**Data for analysis:**
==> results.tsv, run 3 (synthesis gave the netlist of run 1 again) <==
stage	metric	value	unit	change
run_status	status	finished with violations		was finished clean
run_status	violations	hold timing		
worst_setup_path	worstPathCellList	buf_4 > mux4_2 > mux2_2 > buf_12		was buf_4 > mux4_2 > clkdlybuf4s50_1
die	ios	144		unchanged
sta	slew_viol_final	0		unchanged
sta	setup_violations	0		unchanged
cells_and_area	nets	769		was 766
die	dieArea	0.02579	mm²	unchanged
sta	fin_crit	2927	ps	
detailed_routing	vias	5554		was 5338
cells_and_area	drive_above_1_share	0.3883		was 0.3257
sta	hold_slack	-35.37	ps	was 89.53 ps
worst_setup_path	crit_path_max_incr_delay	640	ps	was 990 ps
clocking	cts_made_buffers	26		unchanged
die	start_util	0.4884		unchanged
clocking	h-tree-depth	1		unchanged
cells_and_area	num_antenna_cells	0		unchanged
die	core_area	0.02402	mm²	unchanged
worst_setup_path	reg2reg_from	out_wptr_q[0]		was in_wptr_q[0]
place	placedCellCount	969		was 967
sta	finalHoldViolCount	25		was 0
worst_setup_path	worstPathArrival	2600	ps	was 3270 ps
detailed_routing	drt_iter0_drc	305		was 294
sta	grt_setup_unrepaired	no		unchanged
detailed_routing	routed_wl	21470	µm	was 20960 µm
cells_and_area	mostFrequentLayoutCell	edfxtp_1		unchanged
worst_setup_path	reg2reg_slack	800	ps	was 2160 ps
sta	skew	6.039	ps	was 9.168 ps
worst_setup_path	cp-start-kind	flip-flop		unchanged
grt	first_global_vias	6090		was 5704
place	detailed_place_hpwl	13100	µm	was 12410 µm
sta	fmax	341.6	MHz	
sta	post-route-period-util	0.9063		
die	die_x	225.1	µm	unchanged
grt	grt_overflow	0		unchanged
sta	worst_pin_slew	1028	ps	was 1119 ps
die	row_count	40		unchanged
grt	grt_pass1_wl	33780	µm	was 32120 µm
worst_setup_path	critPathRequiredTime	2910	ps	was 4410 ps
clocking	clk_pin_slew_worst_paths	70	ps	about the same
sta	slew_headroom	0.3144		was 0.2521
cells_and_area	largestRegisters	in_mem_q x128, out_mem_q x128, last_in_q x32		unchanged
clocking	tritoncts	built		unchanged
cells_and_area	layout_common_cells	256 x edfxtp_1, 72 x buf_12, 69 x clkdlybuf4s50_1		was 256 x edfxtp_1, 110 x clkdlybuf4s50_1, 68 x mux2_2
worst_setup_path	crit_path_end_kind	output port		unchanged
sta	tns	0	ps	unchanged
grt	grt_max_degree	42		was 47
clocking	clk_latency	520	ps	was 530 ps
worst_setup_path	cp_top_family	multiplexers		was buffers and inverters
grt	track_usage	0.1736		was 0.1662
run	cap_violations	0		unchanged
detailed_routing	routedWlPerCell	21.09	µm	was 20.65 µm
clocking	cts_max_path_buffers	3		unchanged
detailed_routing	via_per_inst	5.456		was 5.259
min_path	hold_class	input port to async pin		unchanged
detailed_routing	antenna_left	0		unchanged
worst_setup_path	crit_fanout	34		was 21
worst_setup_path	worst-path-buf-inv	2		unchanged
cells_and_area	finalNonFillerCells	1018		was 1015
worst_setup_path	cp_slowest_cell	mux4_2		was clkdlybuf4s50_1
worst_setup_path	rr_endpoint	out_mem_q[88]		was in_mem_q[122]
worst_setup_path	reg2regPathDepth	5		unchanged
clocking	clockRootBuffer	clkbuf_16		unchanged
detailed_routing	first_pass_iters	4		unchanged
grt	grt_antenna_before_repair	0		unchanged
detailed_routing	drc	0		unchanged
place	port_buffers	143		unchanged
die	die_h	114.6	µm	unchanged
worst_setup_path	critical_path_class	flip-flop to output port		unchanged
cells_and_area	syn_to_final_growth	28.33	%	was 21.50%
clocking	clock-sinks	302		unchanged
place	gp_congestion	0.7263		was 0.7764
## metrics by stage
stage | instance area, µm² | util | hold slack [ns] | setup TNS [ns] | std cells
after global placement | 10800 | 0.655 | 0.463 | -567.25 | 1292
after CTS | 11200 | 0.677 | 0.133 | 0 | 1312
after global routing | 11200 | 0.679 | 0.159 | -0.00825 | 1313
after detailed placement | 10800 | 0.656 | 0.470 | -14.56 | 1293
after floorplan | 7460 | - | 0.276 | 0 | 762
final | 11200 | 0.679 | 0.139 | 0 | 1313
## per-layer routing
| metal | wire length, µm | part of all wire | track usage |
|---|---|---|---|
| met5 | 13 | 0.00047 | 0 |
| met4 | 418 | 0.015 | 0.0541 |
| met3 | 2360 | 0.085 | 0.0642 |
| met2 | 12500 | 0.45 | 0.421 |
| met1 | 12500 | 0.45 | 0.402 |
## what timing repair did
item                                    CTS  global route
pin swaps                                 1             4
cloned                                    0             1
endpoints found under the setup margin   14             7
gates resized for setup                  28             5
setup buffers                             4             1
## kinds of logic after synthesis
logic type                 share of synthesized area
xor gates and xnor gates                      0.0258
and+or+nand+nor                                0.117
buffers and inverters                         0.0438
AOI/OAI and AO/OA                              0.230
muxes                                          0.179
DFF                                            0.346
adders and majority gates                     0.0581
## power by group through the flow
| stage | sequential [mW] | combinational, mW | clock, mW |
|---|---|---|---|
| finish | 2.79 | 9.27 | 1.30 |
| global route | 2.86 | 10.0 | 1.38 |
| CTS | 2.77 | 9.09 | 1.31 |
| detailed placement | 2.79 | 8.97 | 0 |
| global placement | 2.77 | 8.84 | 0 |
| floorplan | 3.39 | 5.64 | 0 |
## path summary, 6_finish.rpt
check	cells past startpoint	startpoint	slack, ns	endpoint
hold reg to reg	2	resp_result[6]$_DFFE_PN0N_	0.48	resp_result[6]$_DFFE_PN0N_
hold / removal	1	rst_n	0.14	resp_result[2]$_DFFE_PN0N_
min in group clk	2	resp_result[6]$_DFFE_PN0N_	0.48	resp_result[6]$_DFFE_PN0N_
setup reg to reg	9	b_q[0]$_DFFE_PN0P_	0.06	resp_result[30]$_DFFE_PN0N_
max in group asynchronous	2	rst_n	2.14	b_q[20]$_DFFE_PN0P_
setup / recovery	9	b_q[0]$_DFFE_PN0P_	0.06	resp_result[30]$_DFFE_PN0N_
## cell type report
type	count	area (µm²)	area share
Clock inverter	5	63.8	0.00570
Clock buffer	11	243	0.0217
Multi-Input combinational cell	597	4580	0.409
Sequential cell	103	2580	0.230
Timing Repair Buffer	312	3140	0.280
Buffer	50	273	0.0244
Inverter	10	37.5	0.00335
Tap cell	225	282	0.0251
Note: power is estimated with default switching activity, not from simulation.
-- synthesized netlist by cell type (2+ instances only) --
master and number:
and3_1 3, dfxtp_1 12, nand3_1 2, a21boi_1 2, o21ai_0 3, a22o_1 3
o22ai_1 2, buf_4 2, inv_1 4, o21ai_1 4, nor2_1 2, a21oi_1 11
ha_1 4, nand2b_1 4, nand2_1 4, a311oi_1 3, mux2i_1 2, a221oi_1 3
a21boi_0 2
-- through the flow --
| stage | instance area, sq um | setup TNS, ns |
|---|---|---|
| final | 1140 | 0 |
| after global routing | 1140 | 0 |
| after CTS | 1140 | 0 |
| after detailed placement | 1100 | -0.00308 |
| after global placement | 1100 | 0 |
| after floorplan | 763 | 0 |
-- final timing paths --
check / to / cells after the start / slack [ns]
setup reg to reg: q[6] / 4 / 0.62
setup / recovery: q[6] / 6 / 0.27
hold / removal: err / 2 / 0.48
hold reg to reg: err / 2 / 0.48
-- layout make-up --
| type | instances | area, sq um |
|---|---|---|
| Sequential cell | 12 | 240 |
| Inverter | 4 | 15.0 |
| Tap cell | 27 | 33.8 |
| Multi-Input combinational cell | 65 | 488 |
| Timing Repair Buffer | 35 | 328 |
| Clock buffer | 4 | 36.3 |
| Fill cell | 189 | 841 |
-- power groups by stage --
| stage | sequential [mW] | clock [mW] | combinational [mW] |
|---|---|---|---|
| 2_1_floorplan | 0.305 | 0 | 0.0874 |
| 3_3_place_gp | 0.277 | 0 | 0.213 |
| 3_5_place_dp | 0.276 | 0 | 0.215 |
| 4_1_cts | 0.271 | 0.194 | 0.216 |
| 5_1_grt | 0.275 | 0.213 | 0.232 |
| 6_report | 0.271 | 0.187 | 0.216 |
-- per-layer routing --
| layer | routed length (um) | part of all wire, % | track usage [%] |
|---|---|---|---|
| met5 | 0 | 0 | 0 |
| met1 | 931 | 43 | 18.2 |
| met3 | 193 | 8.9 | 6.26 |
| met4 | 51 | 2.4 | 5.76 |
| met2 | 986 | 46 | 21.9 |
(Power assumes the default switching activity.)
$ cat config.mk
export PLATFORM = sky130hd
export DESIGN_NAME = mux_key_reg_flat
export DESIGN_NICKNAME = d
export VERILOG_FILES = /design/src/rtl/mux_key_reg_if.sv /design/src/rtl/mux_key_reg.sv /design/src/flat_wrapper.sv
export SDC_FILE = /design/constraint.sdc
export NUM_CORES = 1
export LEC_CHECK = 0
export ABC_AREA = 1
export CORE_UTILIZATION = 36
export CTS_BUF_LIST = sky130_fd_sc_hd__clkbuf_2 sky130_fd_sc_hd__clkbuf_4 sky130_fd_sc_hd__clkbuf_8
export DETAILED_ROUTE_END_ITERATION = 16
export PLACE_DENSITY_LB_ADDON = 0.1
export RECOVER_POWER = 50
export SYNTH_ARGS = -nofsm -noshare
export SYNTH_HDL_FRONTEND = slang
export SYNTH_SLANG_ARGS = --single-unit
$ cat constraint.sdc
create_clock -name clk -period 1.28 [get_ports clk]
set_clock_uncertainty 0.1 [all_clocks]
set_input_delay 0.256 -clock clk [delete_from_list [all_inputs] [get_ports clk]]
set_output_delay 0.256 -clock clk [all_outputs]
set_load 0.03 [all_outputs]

**Task instructions:** Gather each line in these records that contains the string "length".

**Answer to the exercise:**
| metal | wire length, µm | part of all wire | track usage |
| layer | routed length (um) | part of all wire, % | track usage [%] |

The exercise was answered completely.